The following two new ASCIA documents for parents, patients, carers and consumers are now available on the ASCIA website:

  • How to introduce solid foods for allergy prevention - in a new frequently asked questions (FAQ) format
  • Oral immunotherapy (OIT) for food allergy 
How to introduce solid foods for allergy prevention FAQ

This document provides updated practical advice in a more user-friendly FAQ format, about how to introduce solid foods to babies, based on currently available evidence for food allergy prevention.
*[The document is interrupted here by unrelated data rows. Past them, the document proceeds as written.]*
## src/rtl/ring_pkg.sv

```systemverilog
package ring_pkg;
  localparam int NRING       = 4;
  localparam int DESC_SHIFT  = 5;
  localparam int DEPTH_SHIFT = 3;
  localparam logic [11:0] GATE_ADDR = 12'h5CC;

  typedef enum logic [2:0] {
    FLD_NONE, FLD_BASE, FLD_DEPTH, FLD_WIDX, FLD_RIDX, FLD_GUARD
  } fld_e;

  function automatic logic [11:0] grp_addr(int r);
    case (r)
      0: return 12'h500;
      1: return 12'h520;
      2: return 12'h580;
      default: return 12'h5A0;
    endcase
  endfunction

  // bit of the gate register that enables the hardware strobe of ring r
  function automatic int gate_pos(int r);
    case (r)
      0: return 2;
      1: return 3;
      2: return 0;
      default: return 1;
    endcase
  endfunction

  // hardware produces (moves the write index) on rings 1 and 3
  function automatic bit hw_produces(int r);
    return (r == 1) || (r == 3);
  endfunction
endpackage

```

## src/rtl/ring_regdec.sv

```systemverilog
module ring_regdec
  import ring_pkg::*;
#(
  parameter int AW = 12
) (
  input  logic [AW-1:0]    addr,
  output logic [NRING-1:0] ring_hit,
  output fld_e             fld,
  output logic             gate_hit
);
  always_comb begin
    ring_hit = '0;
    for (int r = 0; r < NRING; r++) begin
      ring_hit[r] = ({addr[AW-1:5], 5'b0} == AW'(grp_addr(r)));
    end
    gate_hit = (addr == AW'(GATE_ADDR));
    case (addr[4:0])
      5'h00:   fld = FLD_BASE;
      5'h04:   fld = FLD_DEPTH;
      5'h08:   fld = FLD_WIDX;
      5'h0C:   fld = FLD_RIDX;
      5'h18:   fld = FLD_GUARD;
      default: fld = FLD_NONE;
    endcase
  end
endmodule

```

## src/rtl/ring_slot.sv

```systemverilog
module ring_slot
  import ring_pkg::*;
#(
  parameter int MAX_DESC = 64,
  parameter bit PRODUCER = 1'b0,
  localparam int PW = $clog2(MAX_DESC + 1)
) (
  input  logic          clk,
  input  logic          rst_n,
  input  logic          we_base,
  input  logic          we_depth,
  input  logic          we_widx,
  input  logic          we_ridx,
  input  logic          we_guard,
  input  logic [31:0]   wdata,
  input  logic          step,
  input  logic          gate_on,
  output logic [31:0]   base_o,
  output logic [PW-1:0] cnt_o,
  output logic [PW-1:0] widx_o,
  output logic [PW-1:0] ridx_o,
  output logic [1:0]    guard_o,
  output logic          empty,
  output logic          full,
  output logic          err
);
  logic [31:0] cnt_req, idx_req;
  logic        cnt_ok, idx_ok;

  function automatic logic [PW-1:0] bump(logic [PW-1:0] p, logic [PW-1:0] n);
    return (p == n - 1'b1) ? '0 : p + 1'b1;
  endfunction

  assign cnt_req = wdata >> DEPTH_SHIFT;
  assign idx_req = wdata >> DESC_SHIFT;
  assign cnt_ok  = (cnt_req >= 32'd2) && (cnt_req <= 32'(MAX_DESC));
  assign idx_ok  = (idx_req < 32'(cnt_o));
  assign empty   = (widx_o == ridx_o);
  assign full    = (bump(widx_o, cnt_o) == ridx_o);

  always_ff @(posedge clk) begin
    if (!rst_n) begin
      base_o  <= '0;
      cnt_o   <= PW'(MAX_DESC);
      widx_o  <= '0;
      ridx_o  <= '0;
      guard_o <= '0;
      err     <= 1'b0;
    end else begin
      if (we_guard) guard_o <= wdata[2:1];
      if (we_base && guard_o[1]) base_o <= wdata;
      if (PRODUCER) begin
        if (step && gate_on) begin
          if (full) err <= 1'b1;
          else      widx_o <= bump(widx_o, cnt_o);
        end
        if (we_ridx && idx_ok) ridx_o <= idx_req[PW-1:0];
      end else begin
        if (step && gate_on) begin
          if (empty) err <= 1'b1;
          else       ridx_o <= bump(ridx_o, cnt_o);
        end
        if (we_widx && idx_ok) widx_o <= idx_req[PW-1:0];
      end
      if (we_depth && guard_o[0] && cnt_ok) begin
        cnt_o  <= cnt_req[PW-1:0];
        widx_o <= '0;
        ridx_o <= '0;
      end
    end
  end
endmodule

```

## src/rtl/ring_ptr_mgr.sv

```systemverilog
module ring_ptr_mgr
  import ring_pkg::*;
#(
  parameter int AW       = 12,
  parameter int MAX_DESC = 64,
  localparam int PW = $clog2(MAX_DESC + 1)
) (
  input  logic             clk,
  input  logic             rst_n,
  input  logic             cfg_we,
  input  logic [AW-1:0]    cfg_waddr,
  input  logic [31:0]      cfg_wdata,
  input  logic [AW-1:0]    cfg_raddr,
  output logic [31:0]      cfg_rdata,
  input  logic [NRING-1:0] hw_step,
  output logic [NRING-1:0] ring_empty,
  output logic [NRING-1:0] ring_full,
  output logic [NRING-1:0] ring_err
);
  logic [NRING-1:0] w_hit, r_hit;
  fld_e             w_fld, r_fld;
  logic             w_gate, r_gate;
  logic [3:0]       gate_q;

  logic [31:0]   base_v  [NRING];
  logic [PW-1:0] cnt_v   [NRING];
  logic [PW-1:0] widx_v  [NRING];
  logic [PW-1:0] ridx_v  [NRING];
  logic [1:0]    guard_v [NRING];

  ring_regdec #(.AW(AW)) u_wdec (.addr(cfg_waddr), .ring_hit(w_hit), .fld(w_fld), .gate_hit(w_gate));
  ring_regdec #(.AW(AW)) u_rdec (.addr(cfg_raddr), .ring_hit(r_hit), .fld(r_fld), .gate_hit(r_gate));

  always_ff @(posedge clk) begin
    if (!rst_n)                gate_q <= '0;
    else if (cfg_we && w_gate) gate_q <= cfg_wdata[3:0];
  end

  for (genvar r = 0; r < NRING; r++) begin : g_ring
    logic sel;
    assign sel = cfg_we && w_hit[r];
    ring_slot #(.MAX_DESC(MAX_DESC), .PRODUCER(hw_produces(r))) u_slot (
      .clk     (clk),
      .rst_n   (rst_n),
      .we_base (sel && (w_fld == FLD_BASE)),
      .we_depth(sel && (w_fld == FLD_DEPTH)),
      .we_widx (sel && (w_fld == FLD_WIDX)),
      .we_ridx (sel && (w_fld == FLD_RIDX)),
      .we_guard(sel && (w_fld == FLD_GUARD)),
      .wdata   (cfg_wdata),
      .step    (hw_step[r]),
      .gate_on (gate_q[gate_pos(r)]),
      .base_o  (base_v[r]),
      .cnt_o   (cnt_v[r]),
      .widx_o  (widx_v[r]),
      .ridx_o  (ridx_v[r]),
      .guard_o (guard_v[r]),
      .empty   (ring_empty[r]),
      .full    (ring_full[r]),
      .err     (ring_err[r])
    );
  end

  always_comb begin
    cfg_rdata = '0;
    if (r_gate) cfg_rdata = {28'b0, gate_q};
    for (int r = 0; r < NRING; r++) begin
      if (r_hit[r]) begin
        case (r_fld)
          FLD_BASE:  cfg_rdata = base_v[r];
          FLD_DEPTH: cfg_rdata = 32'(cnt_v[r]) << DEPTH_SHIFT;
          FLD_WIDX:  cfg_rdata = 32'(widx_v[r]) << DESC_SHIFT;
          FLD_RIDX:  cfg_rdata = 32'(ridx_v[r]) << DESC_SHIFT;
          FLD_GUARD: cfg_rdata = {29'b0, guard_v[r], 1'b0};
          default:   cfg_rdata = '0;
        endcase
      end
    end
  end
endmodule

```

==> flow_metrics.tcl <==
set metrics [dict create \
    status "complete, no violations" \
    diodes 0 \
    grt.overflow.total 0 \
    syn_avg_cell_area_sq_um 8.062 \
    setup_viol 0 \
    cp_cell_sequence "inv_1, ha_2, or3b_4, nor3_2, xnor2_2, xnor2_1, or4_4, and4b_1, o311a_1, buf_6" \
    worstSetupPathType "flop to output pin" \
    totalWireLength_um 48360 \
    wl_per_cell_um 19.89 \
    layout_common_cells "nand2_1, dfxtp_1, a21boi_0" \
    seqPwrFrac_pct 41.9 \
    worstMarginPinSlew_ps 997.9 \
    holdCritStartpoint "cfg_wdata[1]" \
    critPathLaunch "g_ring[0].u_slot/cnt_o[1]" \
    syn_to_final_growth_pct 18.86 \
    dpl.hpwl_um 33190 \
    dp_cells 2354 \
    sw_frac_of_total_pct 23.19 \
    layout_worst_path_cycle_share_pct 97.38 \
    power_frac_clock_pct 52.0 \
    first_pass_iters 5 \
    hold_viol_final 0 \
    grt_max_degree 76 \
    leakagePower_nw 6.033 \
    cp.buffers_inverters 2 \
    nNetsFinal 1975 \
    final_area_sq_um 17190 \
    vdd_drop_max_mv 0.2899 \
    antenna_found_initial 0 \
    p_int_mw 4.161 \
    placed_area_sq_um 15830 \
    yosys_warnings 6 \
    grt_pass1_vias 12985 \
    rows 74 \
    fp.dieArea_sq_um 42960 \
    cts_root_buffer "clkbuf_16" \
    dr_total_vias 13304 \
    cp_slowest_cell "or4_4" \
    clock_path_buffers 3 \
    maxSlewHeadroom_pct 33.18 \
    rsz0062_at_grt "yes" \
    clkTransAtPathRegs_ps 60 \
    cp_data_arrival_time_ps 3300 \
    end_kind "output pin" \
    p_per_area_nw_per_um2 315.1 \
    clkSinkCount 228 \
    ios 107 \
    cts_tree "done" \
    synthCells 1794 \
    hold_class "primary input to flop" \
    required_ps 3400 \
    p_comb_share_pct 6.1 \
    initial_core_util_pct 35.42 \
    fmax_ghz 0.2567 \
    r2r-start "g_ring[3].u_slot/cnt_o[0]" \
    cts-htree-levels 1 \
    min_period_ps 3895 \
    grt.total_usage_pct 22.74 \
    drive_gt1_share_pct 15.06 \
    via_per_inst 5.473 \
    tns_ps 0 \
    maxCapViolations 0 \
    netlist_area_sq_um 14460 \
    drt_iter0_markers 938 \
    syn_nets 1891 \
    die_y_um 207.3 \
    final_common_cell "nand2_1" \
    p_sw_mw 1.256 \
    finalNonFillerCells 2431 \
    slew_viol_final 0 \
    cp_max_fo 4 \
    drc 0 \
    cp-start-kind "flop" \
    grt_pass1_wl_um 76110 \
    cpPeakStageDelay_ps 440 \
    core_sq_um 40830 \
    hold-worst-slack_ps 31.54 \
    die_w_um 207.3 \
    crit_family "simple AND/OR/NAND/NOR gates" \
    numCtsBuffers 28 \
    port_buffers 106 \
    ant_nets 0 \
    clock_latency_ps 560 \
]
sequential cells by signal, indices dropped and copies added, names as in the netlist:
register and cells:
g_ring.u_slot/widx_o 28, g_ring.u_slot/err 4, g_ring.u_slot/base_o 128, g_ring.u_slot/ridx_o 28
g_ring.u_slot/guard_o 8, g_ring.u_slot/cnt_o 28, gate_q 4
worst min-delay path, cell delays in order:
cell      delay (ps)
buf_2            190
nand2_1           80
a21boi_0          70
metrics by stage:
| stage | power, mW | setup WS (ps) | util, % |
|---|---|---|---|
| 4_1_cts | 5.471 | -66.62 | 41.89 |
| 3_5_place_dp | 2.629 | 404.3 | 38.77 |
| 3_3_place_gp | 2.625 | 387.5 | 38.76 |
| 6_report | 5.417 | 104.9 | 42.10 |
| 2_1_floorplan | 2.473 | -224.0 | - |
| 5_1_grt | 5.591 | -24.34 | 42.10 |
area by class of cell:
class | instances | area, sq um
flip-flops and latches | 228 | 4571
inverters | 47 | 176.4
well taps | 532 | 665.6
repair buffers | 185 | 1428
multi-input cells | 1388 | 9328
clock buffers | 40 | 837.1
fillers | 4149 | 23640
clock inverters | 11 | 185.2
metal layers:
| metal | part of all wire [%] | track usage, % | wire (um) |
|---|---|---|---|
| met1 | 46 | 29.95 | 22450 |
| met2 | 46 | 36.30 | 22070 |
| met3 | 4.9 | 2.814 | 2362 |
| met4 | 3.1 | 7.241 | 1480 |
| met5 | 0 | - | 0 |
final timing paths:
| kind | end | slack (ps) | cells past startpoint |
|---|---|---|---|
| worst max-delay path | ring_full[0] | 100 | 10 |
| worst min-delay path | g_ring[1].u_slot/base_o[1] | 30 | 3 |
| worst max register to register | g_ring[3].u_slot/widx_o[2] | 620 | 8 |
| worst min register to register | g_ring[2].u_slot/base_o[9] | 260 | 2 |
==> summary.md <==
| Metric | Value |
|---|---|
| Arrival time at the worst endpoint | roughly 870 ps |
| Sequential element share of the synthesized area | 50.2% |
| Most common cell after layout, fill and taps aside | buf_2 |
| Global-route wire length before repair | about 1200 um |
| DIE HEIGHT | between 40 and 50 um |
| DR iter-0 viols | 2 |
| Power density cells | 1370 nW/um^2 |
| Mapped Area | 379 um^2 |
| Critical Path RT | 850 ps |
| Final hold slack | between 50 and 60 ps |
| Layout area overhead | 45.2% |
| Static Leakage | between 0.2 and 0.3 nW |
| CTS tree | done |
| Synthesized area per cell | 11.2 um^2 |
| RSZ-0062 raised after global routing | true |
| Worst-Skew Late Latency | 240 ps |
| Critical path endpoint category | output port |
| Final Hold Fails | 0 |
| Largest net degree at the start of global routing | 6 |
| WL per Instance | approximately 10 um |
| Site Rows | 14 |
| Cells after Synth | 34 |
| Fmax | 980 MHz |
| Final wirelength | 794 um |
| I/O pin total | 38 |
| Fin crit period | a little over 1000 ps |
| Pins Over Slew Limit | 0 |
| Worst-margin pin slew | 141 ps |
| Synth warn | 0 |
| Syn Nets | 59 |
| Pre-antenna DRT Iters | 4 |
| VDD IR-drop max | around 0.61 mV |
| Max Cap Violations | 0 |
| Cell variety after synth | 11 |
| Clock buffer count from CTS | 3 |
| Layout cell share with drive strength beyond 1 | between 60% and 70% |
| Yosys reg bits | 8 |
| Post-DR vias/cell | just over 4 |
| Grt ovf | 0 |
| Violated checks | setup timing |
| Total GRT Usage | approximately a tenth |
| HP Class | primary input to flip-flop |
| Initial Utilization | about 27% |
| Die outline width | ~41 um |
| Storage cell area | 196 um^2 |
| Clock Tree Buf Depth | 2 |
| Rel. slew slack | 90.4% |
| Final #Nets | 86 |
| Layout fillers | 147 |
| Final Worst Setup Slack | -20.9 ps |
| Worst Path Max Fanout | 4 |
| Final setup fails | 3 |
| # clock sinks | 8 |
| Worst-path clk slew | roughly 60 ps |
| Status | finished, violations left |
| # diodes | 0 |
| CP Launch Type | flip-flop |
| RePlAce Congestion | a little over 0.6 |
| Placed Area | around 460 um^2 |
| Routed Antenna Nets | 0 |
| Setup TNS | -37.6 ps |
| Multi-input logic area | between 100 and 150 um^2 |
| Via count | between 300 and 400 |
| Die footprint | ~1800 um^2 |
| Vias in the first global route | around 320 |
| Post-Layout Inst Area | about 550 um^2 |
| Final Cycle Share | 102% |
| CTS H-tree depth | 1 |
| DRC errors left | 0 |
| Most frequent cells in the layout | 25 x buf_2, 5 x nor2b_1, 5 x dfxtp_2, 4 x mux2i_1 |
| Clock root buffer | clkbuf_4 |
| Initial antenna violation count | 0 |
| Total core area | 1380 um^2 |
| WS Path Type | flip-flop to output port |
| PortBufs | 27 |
[src/rtl/preamble_pkg.sv]
package preamble_pkg;

  // Number of pulses in the preamble template.
  localparam int NUM_PULSES = 4;

  // Start of each pulse window, in units of one pulse length,
  // counted from the newest history entry.
  function automatic int pulse_slot(input int idx);
    case (idx)
      0:       return 0;
      1:       return 2;
      2:       return 7;
      default: return 9;
    endcase
  endfunction

endpackage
It is relevant for all babies, including babies with severe eczema, existing food allergy or a family member with allergies and is available open access on the ASCIA website: www.allergy.org.au/patients/allergy-prevention/ascia-how-to-introduce-solid-foods-to-babies

The previous version of this document was recently accessed or downloaded from the ASCIA website around 5,000 times per month, so we expect this more user-friendly version will be even more popular! 

New information on oral immunotherapy (OIT) for food allergy

Information about OIT, a potential treatment for food allergy, is now available open access on the ASCIA website: www.allergy.org.au/patients/allergy-treatment/oral-immunotherapy-for-food-allergy 

OIT involves administering gradually increasing amounts of food allergen under medical supervision. However, OIT methods for treating food allergy are not currently standardised or approved for routine treatment in the USA or globally. There are concerns about a high (or unknown) risk of potential harm in patients with severe food allergy, as well as considerable cost implications. Trials on OIT for food allergy are currently underway in Australia and other countries, that aim to develop standardised and proven methods, to maximise benefit and reduce the risk of potential harm in patients with severe food allergy.

Shortage of venom immunotherapy products: honey bee, paper wasp and yellow jacket - Supply update from Stallergenes Greer

13 April 2018: 

As communicated in March 2018, events overseas have impacted the ability of Stallergenes Greer to supply venom immunotherapy products to Australia and New Zealand.  The first direct shipment of venom products from JHS to Australia has now arrived, and ASCIA has received the following advice:

Honey Bee venom

  • Hymenoptera Honey Bee venom will be available again in Australia towards the end of week commencing 16 April 2018.

Please note: only orders for the “Hymenoptera” brand of honey bee venom will be processed at this time. Customers with backorders for the “Albey” brand honey bee venom are advised to contact their wholesaler and request these orders be changed to “Hymenoptera” or cancelled as appropriate. For any assistance, contact the Stallergenes Greer Customer Service team on 1800 824 166 or email This email address is being protected from spambots. You need JavaScript enabled to view it.

  • In New Zealand there is sufficient Albey Honey Bee venom stock to meet demand over the next 6 months.

Novalac Allergy infant formula is back in supply

27 March 2018

Bayer Australia Ltd (Bayer), has advised ASCIA that the infant formula Novalac Allergy is back in supply and now being delivered to wholesalers for distribution to pharmacies.

Over the next ten working days this stock will be added to supply already in pharmacies across Australia. The temporary shortage of the formula was due to an unprecedented demand for the product.

Bayer would like to reassure Australian healthcare professionals of their commitment to increasing supply of Novalac Allergy.